Quantum Metamorphosis: Topology in Multiscale systems

Multiscale synergy---the interplay of a system's distinct characteristic length, time, and energy scales---is becoming a common thread across many contemporary branches of science. Ranging from moir\'{e} and super-moir\'{e} materials and cold atoms to nested photonic networks, multiscale synergy produces behaviors not obtainable at any single scale alone. Yet a general framework that programs cross-scale interplay to steer spectra, transport, and topology has been missing. Here, we elevate multiscale synergy from a byproduct to a general design rule for emergent phenomena. Specifically, we introduce a scale-programmable framework for hierarchically nested lattices that can host quantum metamorphosis (\emph{\textbf{Q}u\textbf{M}orph)}---a continuous evolution between system-dependent features governed by a dimensionless tunable parameter $\alpha$. To exemplify, we show a nested lattice in which as \(\alpha\) changes, the spectrum metamorphoses from integer-quantum-Hall–like to anomalous-quantum-Hall–like, passing through a cocoon regime with proliferating mini-gaps.
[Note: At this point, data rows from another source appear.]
File: config.mk
export PLATFORM = sky130hd
export DESIGN_NAME = apb_protocol_top
export DESIGN_NICKNAME = d
export VERILOG_FILES = /design/src/rtl/apb_pkg.sv /design/src/rtl/apb_slave_mem.sv /design/src/rtl/apb_protocol_top.sv
export SDC_FILE = /design/constraint.sdc
export NUM_CORES = 2
export LEC_CHECK = 0
export CAP_MARGIN = 0
export CORE_UTILIZATION = 35
export CTS_BUF_LIST = sky130_fd_sc_hd__clkbuf_2
export DETAILED_ROUTE_END_ITERATION = 12
export PLACE_DENSITY = 0.61
export SETUP_SLACK_MARGIN = 0.3
export SLEW_MARGIN = 20
export SYNTH_ARGS = -nofsm -noshare
export SYNTH_HDL_FRONTEND = slang
export SYNTH_SLANG_ARGS = --single-unit
File: constraint.sdc
create_clock -name PCLK -period 128 [get_ports PCLK]
set_input_delay 12.8 -clock PCLK [delete_from_list [all_inputs] [get_ports PCLK]]
set_output_delay 12.8 -clock PCLK [all_outputs]
set_load 0.02 [all_outputs]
This multiscale mixing yields multiple novel phenomena, including hybrid edge–bulk states, scale-aware topology, topologically embedded flat bands, and isolated edge bands. We propose a feasible photonic implementation using commercially available coupled-resonator arrays, outline spatial–spectral signatures to map QuMorph, as well as exploring applications for multi-timescale nonlinear optics. Our work establishes a programmable avenue for engineering multi-scale emergent phenomena.